I sighed and passed him the empty, accepting another from him when the driver pulled up to the house. “You’re coming in?” I asked hopefully.
“Yes,” he said, opening the door for me. “I’ll walk the house and grounds and along where the attack took place, in case I can pick up some traces of magic. And then I’ll take you back to the Eighth.”
I slanted a look at my partner. “You going out into the rain after your weapons and your pretty flip-flops?” I tilted my gaze to Bruiser. “You should see the flops. Purple with pink flowers and bling. Eli looked so pretty in them.”
Eli gave me a long-suffering sigh and stepped out, disappearing into the rain.
“Thongs?” Bruiser asked me.
“Yep. Deon made them for me. Eli was wearing them when the cops came up.”
“Oh. Dear God.”
* * *
Bruiser walked the house, starting in the living room with Alex, while I showered and dressed and put on some lipstick. Since I had looked so bedraggled before, I went for classic style and dance shoes, in all black. Black undies, black sheath on my thigh with a short-bladed vamp-killer, black shirt, black jacket, and black dress slacks with false pockets where I could get to my blades. Some of the new stakes went into my bun, the ones with the stylized feather and the initials YS burned into the handle. According to Alex, we were getting famous within a subculture of vamp fans, and owning an authentic vampire-hunting stake from us was becoming the height of fashion among them. So the Kid had designed one, had had them made, and posted them on yellowrocksecurities.com for sale. People were buying them, which was just strange.
I stuck four stakes in my hair and let them fan out like decorative hair thingies that geishas might have worn.

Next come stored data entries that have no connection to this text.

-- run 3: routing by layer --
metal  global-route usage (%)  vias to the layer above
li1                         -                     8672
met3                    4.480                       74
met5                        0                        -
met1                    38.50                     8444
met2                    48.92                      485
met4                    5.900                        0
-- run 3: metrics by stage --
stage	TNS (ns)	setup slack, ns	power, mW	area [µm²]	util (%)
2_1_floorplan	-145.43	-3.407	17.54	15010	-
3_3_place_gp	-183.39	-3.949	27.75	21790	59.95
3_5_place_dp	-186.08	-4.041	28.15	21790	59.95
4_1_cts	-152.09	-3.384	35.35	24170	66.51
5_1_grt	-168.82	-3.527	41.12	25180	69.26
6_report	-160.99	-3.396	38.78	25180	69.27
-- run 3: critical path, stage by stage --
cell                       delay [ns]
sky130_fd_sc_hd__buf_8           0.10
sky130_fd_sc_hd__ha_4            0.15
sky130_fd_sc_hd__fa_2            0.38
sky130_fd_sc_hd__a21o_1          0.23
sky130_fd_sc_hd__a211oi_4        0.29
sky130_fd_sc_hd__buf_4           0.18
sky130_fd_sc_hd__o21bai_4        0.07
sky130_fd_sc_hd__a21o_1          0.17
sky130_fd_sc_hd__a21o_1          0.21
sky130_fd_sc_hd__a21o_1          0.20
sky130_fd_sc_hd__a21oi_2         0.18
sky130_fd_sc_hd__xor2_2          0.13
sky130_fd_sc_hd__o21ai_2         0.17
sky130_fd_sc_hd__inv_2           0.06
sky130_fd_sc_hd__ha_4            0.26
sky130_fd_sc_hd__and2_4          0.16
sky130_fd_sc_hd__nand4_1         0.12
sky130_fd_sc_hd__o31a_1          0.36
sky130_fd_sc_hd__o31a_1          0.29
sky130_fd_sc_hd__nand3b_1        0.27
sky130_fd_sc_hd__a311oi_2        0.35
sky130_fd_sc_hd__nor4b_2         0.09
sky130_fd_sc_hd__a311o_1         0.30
[config.mk]
export PLATFORM = sky130hd
export DESIGN_NAME = cgpc_frame_core
export DESIGN_NICKNAME = d
export VERILOG_FILES = /design/src/cgpc_pkg.sv /design/src/cgpc_frame_core.sv
export SDC_FILE = /design/constraint.sdc
export NUM_CORES = 1
export LEC_CHECK = 0
export BUFFER_PORTS_ARGS = -buffer_cell sky130_fd_sc_hd__buf_2
export CAP_MARGIN = 20
export CORE_UTILIZATION = 57
export CTS_BUF_LIST = sky130_fd_sc_hd__clkbuf_2
export CTS_CLUSTER_DIAMETER = 150
export DETAILED_ROUTE_END_ITERATION = 16
export HOLD_SLACK_MARGIN = 0.03
export PLACE_DENSITY = 0.82
export SKIP_LAST_GASP = 1
export SLEW_MARGIN = 20
export SYNTH_ARGS = -nofsm -noshare
export SYNTH_HDL_FRONTEND = slang
export SYNTH_SLANG_ARGS = --single-unit
[constraint.sdc]
create_clock -name clk -period 2.7 [get_ports clk]
set_clock_uncertainty 0.05 [all_clocks]
set_input_delay 0.135 -clock clk [delete_from_list [all_inputs] [get_ports clk]]
set_output_delay 0.135 -clock clk [all_outputs]
set_load 0.03 [all_outputs]
File: src/hdl/tfm_div_cell.sv
`timescale 1ns / 1ps
// ----------------------------------------------------------------------------
// tfm_div_cell
// One restoring division step: one dividend bit in, one quotient bit out.
// ----------------------------------------------------------------------------
module tfm_div_cell (
  input  logic                       clk,
  input  logic                       en,
  input  logic [tfm_pkg::DSR_W-1:0]  rem_in,
  input  logic [tfm_pkg::QUO_W-1:0]  bits_in,
  input  logic [tfm_pkg::QUO_W-1:0]  quo_in,
  input  logic [tfm_pkg::DSR_W-1:0]  dsr_in,
  output logic [tfm_pkg::DSR_W-1:0]  rem_out,
  output logic [tfm_pkg::QUO_W-1:0]  bits_out,
  output logic [tfm_pkg::QUO_W-1:0]  quo_out,
  output logic [tfm_pkg::DSR_W-1:0]  dsr_out
);
  import tfm_pkg::*;

  logic [DSR_W:0] r2;
  logic [DSR_W:0] diff;
  logic           ge;

  always_comb begin
    r2   = {rem_in, bits_in[QUO_W-1]};
    diff = r2 - {1'b0, dsr_in};
    ge   = (r2 >= {1'b0, dsr_in});
  end

  always_ff @(posedge clk) begin
    if (en) begin
      rem_out  <= ge ? diff[DSR_W-1:0] : r2[DSR_W-1:0];
      bits_out <= bits_in << 1;
      quo_out  <= {quo_in[QUO_W-2:0], ge};
      dsr_out  <= dsr_in;
    end
  end

endmodule
## src/hdl/tfm_pkg.sv

```systemverilog
`timescale 1ns / 1ps
// ----------------------------------------------------------------------------
// tfm_pkg
// Shared widths, constants, types and helper functions for the triangle
// flatness metrics block.
// ----------------------------------------------------------------------------
package tfm_pkg;

  // field widths
  localparam int COORD_W = 32;
  localparam int OUT_W   = 32;
  localparam int ANG_W   = 18;
  localparam int REF_W   = 16;
  localparam int IDX_W   = 2;

  // datapath widths
  localparam int HSUM_W  = 33;
  localparam int EDGE_W  = 33;
  localparam int PROD_W  = 66;
  localparam int CROSS_W = 67;
  localparam int MAG_W   = 65;
  localparam int LEN_W   = 7;
  localparam int NRM_W   = 24;
  localparam int SQ_W    = 48;
  localparam int DPROD_W = 41;
  localparam int DOT_W   = 43;
  localparam int DMAG_W  = 42;
  localparam int RAD_W   = 62;
  localparam int ROOT_W  = 31;
  localparam int REM_W   = 33;
  localparam int DIVD_W  = 64;
  localparam int QUO_W   = 35;
  localparam int DSR_W   = 31;
  localparam int COS_W   = 31;
  localparam int CX_W    = 34;
  localparam int CZ_W    = 28;
  localparam int ANGZ_W  = 26;

  // cell counts
  localparam int SQRT_STEPS   = ROOT_W;
  localparam int DIV_STEPS    = QUO_W;
  localparam int CORDIC_STEPS = 24;
  localparam int PIPE_DEPTH   = 9 + SQRT_STEPS + DIV_STEPS + 3 + SQRT_STEPS + CORDIC_STEPS + 1;

  // constants
  localparam logic [HSUM_W-1:0] MEAN_RECIP  = 33'h1_5555_5556;  // ceil(2^34 / 3)
  localparam logic [QUO_W-1:0]  ONE_Q30     = 35'h0_4000_0000;
  localparam logic [RAD_W-1:0]  ONE_Q60     = 62'h1000_0000_0000_0000;
  localparam logic [ANGZ_W-1:0] Q24_PI      = 26'd52707179;
  localparam logic [ANGZ_W-1:0] Q24_HALF_PI = 26'd26353589;
  localparam logic [ANG_W-1:0]  Q16_HALF_PI = 18'd102944;
  localparam logic [ANG_W-1:0]  Q16_PI_MAX  = 18'd205887;

  localparam logic signed [REF_W-1:0] REF_X_RESET = 16'sd0;
  localparam logic signed [REF_W-1:0] REF_Y_RESET = 16'sd0;
  localparam logic signed [REF_W-1:0] REF_Z_RESET = 16'sd16384;

  typedef enum logic [IDX_W-1:0] {
    REG_REF_NX = 2'd0,
    REG_REF_NY = 2'd1,
    REG_REF_NZ = 2'd2
  } cfg_reg_t;

  // per-item data that rides alongside the cell chains
  typedef struct packed {
    logic              degen;
    logic              dneg;
    logic [DMAG_W-1:0] dmag;
    logic [COS_W-1:0]  cosq;
    logic [OUT_W-1:0]  mean;
    logic [OUT_W-1:0]  spread;
  } side_t;

  // number of significant bits
  function automatic logic [LEN_W-1:0] bitlen(input logic [MAG_W-1:0] v);
    logic [LEN_W-1:0] n;
    n = '0;
    for (int i = 0; i < MAG_W; i++) begin
      if (v[i]) begin
        n = LEN_W'(i + 1);
      end
    end
    return n;
  endfunction

  // atan(2^-i) in Q0.24
  function automatic logic [23:0] atan_q24(input int unsigned i);
    logic [23:0] a;
    unique case (i)
      0:  a = 24'd13176795;
      1:  a = 24'd7778716;
      2:  a = 24'd4110060;
      3:  a = 24'd2086331;
      4:  a = 24'd1047214;
      5:  a = 24'd524117;
      6:  a = 24'd262123;
      7:  a = 24'd131069;
      8:  a = 24'd65536;
      9:  a = 24'd32768;
      10: a = 24'd16384;
      11: a = 24'd8192;
      12: a = 24'd4096;
      13: a = 24'd2048;
      14: a = 24'd1024;
      15: a = 24'd512;
      16: a = 24'd256;
      17: a = 24'd128;
      18: a = 24'd64;
      19: a = 24'd32;
      20: a = 24'd16;
      21: a = 24'd8;
      22: a = 24'd4;
      23: a = 24'd2;
      default: a = 24'd0;
    endcase
    return a;
  endfunction

endpackage

```

## src/hdl/tfm_cordic_cell.sv

```systemverilog
`timescale 1ns / 1ps
// ----------------------------------------------------------------------------
// tfm_cordic_cell
// One vectoring rotation of the arctangent chain.
// ----------------------------------------------------------------------------
module tfm_cordic_cell #(
  parameter int STEP = 0
) (
  input  logic                             clk,
  input  logic                             en,
  input  logic signed [tfm_pkg::CX_W-1:0]  x_in,
  input  logic signed [tfm_pkg::CX_W-1:0]  y_in,
  input  logic signed [tfm_pkg::CZ_W-1:0]  z_in,
  output logic signed [tfm_pkg::CX_W-1:0]  x_out,
  output logic signed [tfm_pkg::CX_W-1:0]  y_out,
  output logic signed [tfm_pkg::CZ_W-1:0]  z_out
);
  import tfm_pkg::*;

  localparam logic signed [CZ_W-1:0] ATAN = CZ_W'(atan_q24(STEP));

  logic signed [CX_W-1:0] xs;
  logic signed [CX_W-1:0] ys;
  logic                   ypos;

  always_comb begin
    xs   = x_in >>> STEP;
    ys   = y_in >>> STEP;
    ypos = !y_in[CX_W-1] && (|y_in);
  end

  always_ff @(posedge clk) begin
    if (en) begin
      if (ypos) begin
        x_out <= x_in + ys;
        y_out <= y_in - xs;
        z_out <= z_in + ATAN;
      end else begin
        x_out <= x_in - ys;
        y_out <= y_in + xs;
        z_out <= z_in - ATAN;
      end
    end
  end

endmodule

```

## config.mk

```make
export PLATFORM = sky130hd
export DESIGN_NAME = tfm_cordic_cell
export DESIGN_NICKNAME = d
export VERILOG_FILES = /design/src/hdl/tfm_pkg.sv /design/src/hdl/tfm_cordic_cell.sv
export SDC_FILE = /design/constraint.sdc
export NUM_CORES = 1
export LEC_CHECK = 0
export BUFFER_PORTS_ARGS = -buffer_cell sky130_fd_sc_hd__buf_2
export CORE_ASPECT_RATIO = 0.7
export CORE_MARGIN = 2
export CORE_UTILIZATION = 30
export CTS_CLUSTER_SIZE = 30
export DETAILED_ROUTE_END_ITERATION = 10
export PLACE_DENSITY_LB_ADDON = 0.25
export SYNTH_ARGS = -nofsm -noshare
export SYNTH_HDL_FRONTEND = slang
export SYNTH_SLANG_ARGS = --single-unit
```

## constraint.sdc

```tcl
create_clock -name clk -period 8.94 [get_ports clk]
set_input_delay 1.788 -clock clk [delete_from_list [all_inputs] [get_ports clk]]
set_output_delay 1.788 -clock clk [all_outputs]
set_load 0.05 [all_outputs]
```

==> results of run 1 <==
-- routing by layer --
layer | track usage [%] | vias to the layer above | wire length [um]
met1 | 32.2 | 4599 | 18900
met2 | 26.4 | 475 | 13500
li1 | - | 4634 | -
met4 | 2.76 | 0 | 273
met3 | 3.90 | 24 | 3130
met5 | 0 | - | 0
-- power breakdown --
| part | switching [mW] | leakage [nW] | internal [mW] |
|---|---|---|---|
| clock | 0.176 | 0.143 | 0.222 |
| sequential | 0.0195 | 0.930 | 0.592 |
| combinational | 0.692 | 4.04 | 0.268 |
-- state kept, by name, indices dropped and copies added, names as in the netlist --
register / count
y_out: 34
x_out: 33
z_out: 28
-- layout make-up --
class / count / share of cell area, %
multi-input cells: 929 / 56.4
flip-flops and latches: 95 / 24.3
inverters: 113 / 3.63
well taps: 435 / 4.64
repair buffers: 196 / 8.44
diodes: 1 / 0.0213
clock buffers: 10 / 1.95
clock inverters: 6 / 0.650
-- cell usage after synthesis, types with 11 or more instances --
cell	n
o21ai_0	72
xor2_1	14
nand4_1	16
ha_1	125
a21oi_1	142
nand2_1	56
o31ai_1	12
edfxtp_1	95
nor3_1	29
mux2i_1	13
a21o_1	36
o21a_1	15
or3_1	12
inv_1	105
xnor2_1	70
nor4_1	16
nor2b_1	11
buf_2	12
clkbuf_1	24
nor2_1	91
nand3_1	22
o21bai_1	28
a211oi_1	20
-- cell families (layout without fill, tap and decap cells) --
logic type	Yosys count	count (layout)	synth area share (%)
compound gates	410	410	26.1
simple gates	293	293	14.4
buf+inv	161	325	6.31
fa+ha+maj	129	129	16.3
flops	95	95	28.3
xor+xnor	84	84	7.29
mux	13	13	1.29
other cells	0	1	0
-- final timing paths --
path | start | to | slack (ns) | cells past startpoint
hold / removal | z_in[0] | z_out[0] | 1.73 | 2
setup / recovery | y_in[1] | z_out[26] | 3.03 | 16
-- critical path: cells and delay by family --
kind / cells / cell delay (ns)
AOI/OAI and AO/OA: 7 / 1.93
buffers and inverters: 2 / 0.47
and+or+nand+nor: 5 / 1.30
adders and majority gates: 1 / 0.34
xor gates and xnor gates: 1 / 0.14
-- metrics by stage --
| stage | utilization (%) | hold WS, ns | instances | total power [mW] |
|---|---|---|---|---|
| after floorplan | - | 1.90 | 1185 | 1.29 |
| after global placement | 34.3 | 2.07 | 1768 | 1.57 |
| after detailed placement | 34.3 | 2.09 | 1768 | 1.57 |
| after CTS | 35.2 | 1.72 | 1784 | 1.97 |
| after global routing | 35.2 | 1.72 | 1784 | 2.07 |
| final | 35.2 | 1.73 | 1785 | 1.97 |
==> flow_summary.ini, run 1 <==
[sta]
rsz0062_at_grt = false
finalHoldViolations = 0
clock.fmax_mhz = 169
maxSlewHeadroom_pct = 31.4
fin_crit_sh_pct = 66.1
worst_slack_ns = 3.03
fin_tns_setup_ns = 0
setup_violations = 0
worst_slew_pin_slew_ns = 1.02
min_period_ns = 5.91
drv_slew = 0

[grt]
grt_max_degree = 73
grt_overflow_total = 0
grt_pass1_wl_mm = 53.0
grt_use_total_pct = 19.8
antenna_found_initial = 1
first_global_vias = 8727

[place]
dp_hpwl_mm = 29.9
place_congestion = 0.929
place_ws_ns = 2.60
place_area_um2 = 11400
port_buffers = 193

[clock_tree]
cts_buffers = 9
cts_tree = done
cts_buffer_depth = 2
clk_transition_reported_paths_ns = 0.07
postCtsSetupBuffers = 0
ctsHoldBuffers = 0
cts_resized = 0
cts_root_buf = clkbuf_16
htree_num_levels = 3
clock_sinks = 95

[routing]
drc = 0
drtAntennaViolNets = 0
wl_per_cell_um = 20.1
drt_iter0_drc = 1262
wl_mm = 35.9
first_pass_iters = 5
via_per_inst = 5.45
vias = 9732

[critical_path]
cp.required_ns = 9.03
cp_slowest_cell = nor4_1
cp_cell_sequence = buf_2 > nor4_1 > nand4_1 > nor2_1 > a21oi_4 > inv_2 > ha_1 > a211oi_1 > nor2_1 > o311ai_0 > a21oi_1 > a211oi_1 > o21ai_0 > nor2_1 > a21oi_1 > xor2_1
cp.arrival_ns = 6.00
cpPeakStageDelay_ns = 0.61
cp_max_fo = 16
crit_type = in -> reg
cp-end-kind = flip-flop
worstSetupStartpointType = input pin
path_common_cell = nor2_1

[synth]
synth_ff_type = edfxtp_1
yosysWarnings = 0
ys_ff_latch = 95
synth_edf_count = 95
synthDistinctLibCells = 77
synth_top_area_share_pct = 28.3
synth-seq-area-share_pct = 28.3
synth_cells = 1185
yosys.area.top_type = edfxtp_1
netlist_area_um2 = 10100
synth_nets = 1412
synthTopCellsByArea = edfxtp_1 28%, ha_1 15%, a21oi_1 7.0%
avgSynthCellArea_um2 = 8.52
synthArstFlopShare_pct = 0

[pwr]
ir_worst_vdd_uv = 72.9
powerDensity_nw_per_um2 = 168
p_leak_nw = 5.12

[run_status]
outcome = complete, no violations

[layout]
final_layout_size_suffix_gt1_share_pct = 17.6
layout_common_cells = 192 x buf_2, 141 x a21oi_1, 125 x ha_1
num-fill-cells = 3495
seq_area_um2 = 2850
fin_area_um2 = 11700
nNetsFinal = 1571
area_growth_pct = 16.3
multiInputGateArea_um2 = 6620
final_common_cell = buf_2

[die]
die_h_um = 157
ioPinCount = 194
core_area_um2 = 33400
initial_core_util_pct = 30.3
num_rows = 56
die_w_um = 223
dieArea_um2 = 35200

[job]
drv_cap = 0

[worst_hold_path]
hp-class = in -> reg
(Power assumes the default switching activity.)
==> inputs of run 2 (changes only) <==
- clock period: 8.94 -> 5.95 ns (I/O delays scaled with it)
==> run 2 against run 1 <==
  * Count of clock-buffer cells in the layout shrank 1
  * Non-clock buffer count up 4
  * Core utilization is 0.21 points higher
  * Die area is the same
  * Critical path depth is 1 lower
  * Via count is 1.8% lower
  * Final area is 0.59% higher
  * Critical endpoint unchanged
  * Largest cell class unchanged
  * Largest power group unchanged
==> flow_summary.ini, run 2 (same netlist as run 1, synthesis figures left out) <==
[layout]
largestRegisters = y_out x34, x_out x33, z_out x28
nNetsFinal = 1575
area_growth_pct = 17.0
final_layout_size_suffix_gt1_share_pct = 17.8
layout_common_cells = 192 x buf_2, 141 x a21oi_1, 125 x ha_1
largest_reg_flops = 34
regMostFlops = y_out
final_common_cell = buf_2

[sta]
drv_slew = 0
maxSlewHeadroom_pct = 39.1
rsz0062_at_grt = false
setup_violations = 0
finalHoldViolations = 0
fin_tns_setup_ns = 0
worst_slack_ns = 0.787
clock.fmax_mhz = 194
worst_slew_pin_slew_ns = 0.890
min_period_ns = 5.16
fin_crit_sh_pct = 86.8

[grt]
first_global_vias = 8944
grt_use_total_pct = 19.8
busiest_layer = met1
grtUsageMet2_pct = 25.7
grt_max_degree = 73
use_met1_pct = 32.3
grt_pass1_wl_mm = 53.6
gr-usage-met3_pct = 4.14
antenna_found_initial = 1
grt_overflow_total = 0

[job]
drv_cap = 0

[routing]
wl_per_cell_um = 19.8
drt_iter0_drc = 1095
via_per_inst = 5.34
vias = 9553
drtAntennaViolNets = 0
drc = 0
first_pass_iters = 5
wl_mm = 35.5

[die]
core_area_um2 = 33400
ioPinCount = 194
dieArea_um2 = 35200
initial_core_util_pct = 30.3
num_rows = 56
die_h_um = 157
die_w_um = 223

[critical_path]
worstSetupStartpointType = input pin
path_common_cell = nor2_1
cp_max_fo = 16
cp-end-kind = flip-flop
cp.arrival_ns = 5.25
cp.required_ns = 6.04
cp_cell_sequence = buf_2 > nor4_1 > nand4_1 > nor2_1 > a21oi_4 > fa_1 > a211oi_1 > nor2_1 > o311ai_0 > a21oi_1 > a211oi_1 > o21ai_0 > nor2_1 > a21oi_1 > xor2_1
crit_type = in -> reg
cpPeakStageDelay_ns = 0.68
cp_slowest_cell = nor4_1

[worst_hold_path]
hp-class = in -> reg

[clock_tree]
clk_transition_reported_paths_ns = 0.07
cts_tree = done
cts_resized = 0
cts_buffer_depth = 2
clock_sinks = 95
cts_buffers = 9
ctsHoldBuffers = 0
htree_num_levels = 3
postCtsSetupBuffers = 0
cts_root_buf = clkbuf_16

[pwr]
swShare_pct = 43.6
powerDensity_nw_per_um2 = 256
p_switching_mw = 1.32
p_clk_share_pct = 22.1
p_comb_share_pct = 47.6
p_seq_share_pct = 30.3
p_leak_nw = 5.16
p_int_mw = 1.71
ir_worst_vdd_uv = 124

[place]
place_ws_ns = 0.473
port_buffers = 193
place_congestion = 0.929
dp_hpwl_mm = 29.7

[run_status]
outcome = complete, no violations
[run 2: path summary, 6_finish.rpt]
| kind | from | depth (start not counted) | to |
|---|---|---|---|
| worst max-delay path | y_in[1] | 15 | z_out[26] |
| worst min-delay path | z_in[0] | 2 | z_out[0] |
[run 2: final cells by class]
class                           count  area [um2]
Antenna cell                        1        2.50
Clock buffer                        9         225
Clock inverter                      6         119
Fill cell                        3532       21500
Inverter                          113         427
Multi-Input combinational cell    929        6620
Sequential cell                    95        2850
Tap cell                          435         544
Timing Repair Buffer              200        1020
[run 2: power groups by stage]
stage | Combinational (mW) | Clock [mW] | Sequential (mW)
2_1_floorplan | 0.616 | 0 | 1.33
3_3_place_gp | 1.42 | 0 | 0.930
3_5_place_dp | 1.42 | 0 | 0.934
4_1_cts | 1.43 | 0.687 | 0.919
5_1_grt | 1.54 | 0.711 | 0.927
6_report | 1.44 | 0.669 | 0.916
[run 2: per-stage QoR]
step                utilization (%)  total power, mW  std cells  hold slack, ns  area (um2)
finish                         35.4             3.02       1788            1.13       11800
global route                   35.4             3.18       1787            1.13       11800
CTS                            35.4             3.03       1787            1.12       11800
detailed placement             34.4             2.36       1772            1.48       11500
global placement               34.4             2.35       1772            1.48       11500
floorplan                         -             1.94       1185            1.30       10100
[run 2: worst max-delay path: cells and delay by family]
family	cells	cell delay [ns]
simple gates	5	1.43
buf+inv	1	0.14
fa+ha+maj	1	0.47
compound gates	7	1.87
xor+xnor	1	0.14
[run 2: layer usage]
| layer | up-vias | part of all wire, % |
|---|---|---|
| li1 | 4645 | - |
| met1 | 4509 | 53 |
| met2 | 378 | 37 |
| met3 | 21 | 9.0 |
| met4 | 0 | 1.3 |
| met5 | - | 0 |
==> inputs of run 3 (changes only) <==
- PLACE_DENSITY: default -> 0.52
- PLACE_DENSITY_LB_ADDON: 0.25 -> default
==> run 3 against run 2 <==
  * First-iteration DRC count increased by 10%
  * Sequential share of layout area increased by 0.087 points
  * Non-clock buffer count decreased by 2
  * Hold slack got worse by 0.0044 ns
  * Wire length decreased by 0.65%
  * Core utilization decreased by 0.13 points
  * Combinational power about the same
  * Critical endpoint unchanged
  * Largest cell class unchanged
==> flow_summary.ini, run 3 (same netlist as run 1, synthesis figures left out) <==
[run_status]
outcome = complete, no violations

[layout]
final_layout_size_suffix_gt1_share_pct = 17.7
fin_area_um2 = 11800
num-fill-cells = 3488
largest_reg_flops = 34
seq_area_um2 = 2850
nNetsFinal = 1573
regMostFlops = y_out
multiInputGateArea_um2 = 6620
layout_common_cells = 192 x buf_2, 141 x a21oi_1, 125 x ha_1
largestRegisters = y_out x34, x_out x33, z_out x28
final_common_cell = buf_2
insertedDiodeCount = 0
area_growth_pct = 16.5

[clock_tree]
cts_buffer_depth = 2
clock_sinks = 95
clk_transition_reported_paths_ns = 0.07
cts_buffers = 9
postCtsSetupBuffers = 0
ctsHoldBuffers = 0
htree_num_levels = 3
cts_root_buf = clkbuf_16
cts_tree = done
cts_resized = 0

[routing]
drtAntennaViolNets = 0
via_per_inst = 5.41
wl_mm = 35.3
dr.max_layer_used = met4
wl_per_cell_um = 19.7
drt_iter0_drc = 1206
first_pass_iters = 5
drc = 0
wl_met2_mm = 13.4
route.met3.wl_mm = 3.09
wl_met1_mm = 18.5
vias = 9661

[grt]
grt_overflow_total = 0
antenna_found_initial = 1
grt_use_total_pct = 19.7
grt_max_degree = 73
first_global_vias = 8795
grt_pass1_wl_mm = 53.5

[critical_path]
cp-end-kind = flip-flop
crit_type = in -> reg
cpPeakStageDelay_ns = 0.63
cp.required_ns = 6.04
cp_cell_sequence = buf_2 > nor4_1 > nand4_1 > nor2_1 > a21oi_4 > inv_2 > ha_1 > a211oi_1 > nor2_1 > o311ai_0 > buf_4 > a21oi_1 > a211oi_1 > o21ai_0 > nor2_1 > a21oi_1 > xor2_1
cp_max_fo = 16
cp.arrival_ns = 5.24
worstSetupStartpointType = input pin
cp_slowest_cell = nor4_1
path_common_cell = nor2_1
crit_start = y_in[1]

[place]
place_congestion = 0.922
port_buffers = 193
dp_hpwl_mm = 29.4
place_area_um2 = 11400

[die]
ioPinCount = 194
initial_core_util_pct = 30.3
die_h_um = 157
core_area_um2 = 33400
num_rows = 56
die_w_um = 223
dieArea_um2 = 35200

[sta]
finalHoldViolations = 0
maxSlewHeadroom_pct = 35.2
min_period_ns = 5.16
fin_crit_sh_pct = 86.7
setup_violations = 0
worst_slew_pin_slew_ns = 0.963
drv_slew = 0
clock.fmax_mhz = 194
fin_tns_setup_ns = 0
whs_ns = 1.13
rsz0062_at_grt = false

[pwr]
total_power_mw = 2.98
p_leak_nw = 5.14
powerDensity_nw_per_um2 = 253
ir_worst_vdd_uv = 105

[worst_hold_path]
hp-class = in -> reg
hp-start = z_in[0]

[job]
drv_cap = 0
run 3: cell count changes in the layout (fill, tap and decap cells not counted), sizes merged:
cell / before / now
clkbuf: 9 / 10
clkinv: 5 / 4
bufinv: 3 / 2
inv: 111 / 112
clkinvlp: 0 / 1
diode: 1 / 0
buf: 200 / 198
run 3: final cells by class:
class / instances / share of cell area, %
multi-input combinational: 929 / 56.2
sequential: 95 / 24.2
timing repair buffer: 198 / 8.55
tap: 435 / 4.63
inverter: 113 / 3.63
clock buffer: 10 / 1.95
clock inverter: 6 / 0.766
run 3: layer usage:
layer / vias up / global-route usage, %
li1: 4643 / -
met1: 4570 / 32.3
met2: 428 / 26.3
met3: 20 / 3.60
met4: 0 / 2.83
met5: - / 0
run 3: worst paths after layout:
| path | endpoint | slack (ns) | depth (start not counted) |
|---|---|---|---|
| setup / recovery | z_out[26] | 0.79 | 17 |
| hold / removal | z_out[0] | 1.13 | 2 |
run 3: critical path: cells and delay by family:
kind	cells	cell delay, ns
buf+inv	3	0.67
xor+xnor	1	0.14
compound gates	7	1.55
fa+ha+maj	1	0.34
simple gates	5	1.33
run 3: per-stage QoR:
step,utilization (%),std cells,setup WS [ns]
finish,35.3,1786,0.792
detailed placement,34.3,1770,0.463
global placement,34.3,1770,0.493
global route,35.3,1786,0.409
CTS,35.3,1786,0.827
floorplan,-,1185,0.905
run 3: power breakdown:
part / switching, mW / leakage (nW) / total [mW] / internal, mW
logic: 1.03 / 4.05 / 1.43 / 0.402
clock network: 0.258 / 0.153 / 0.629 / 0.371
registers: 0.0269 / 0.930 / 0.916 / 0.889
total: 1.32 / 5.14 / 2.98 / 1.66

As I dressed, I replayed the last hours in my mind, the witches, the magics, the smells, the rain . . . There was something in all the events that tied them together. Something familiar that I was missing. I needed to figure out who the witches were, what they wanted, and . . .
And I didn’t have time for all this. The Witch Conclave was this coming weekend, and as Leo’s Enforcer, I had vamp security measures to attend to. Yellowrock Securities was responsible for other security measures—the ones at the conclave site itself, the Elms Mansion and Gardens. Unless the conclave was what the attacking witches were trying to prevent or disrupt, they understood that taking me out would put a hitch in the security for the event. Or maybe they thought that the Everhart-Truebloods were at the house. My friends weren’t arriving until later, and once they got here, the house would be warded.
So maybe the witches were getting the lay of the land, so to speak, for a future attack against the Truebloods. There was a known faction of witches who wanted the Witch Conclave to go away, so maybe that was it. Though so far, the small groups of dissatisfied witches hadn’t caused any problems except heavy rhetoric in the news media and on social media—and among hate groups, of course.
I heard the shower come on upstairs, Eli’s usual minute and a half of luxury. I stepped into dancing shoes and buckled the straps, ready for the cops. Moments later, we were bundled back into the limo and comparing stories. Not that we needed to make up anything or had anything to hide, but it was wise to make sure we both had seen the same things. It kept questions and suspicion to a minimum.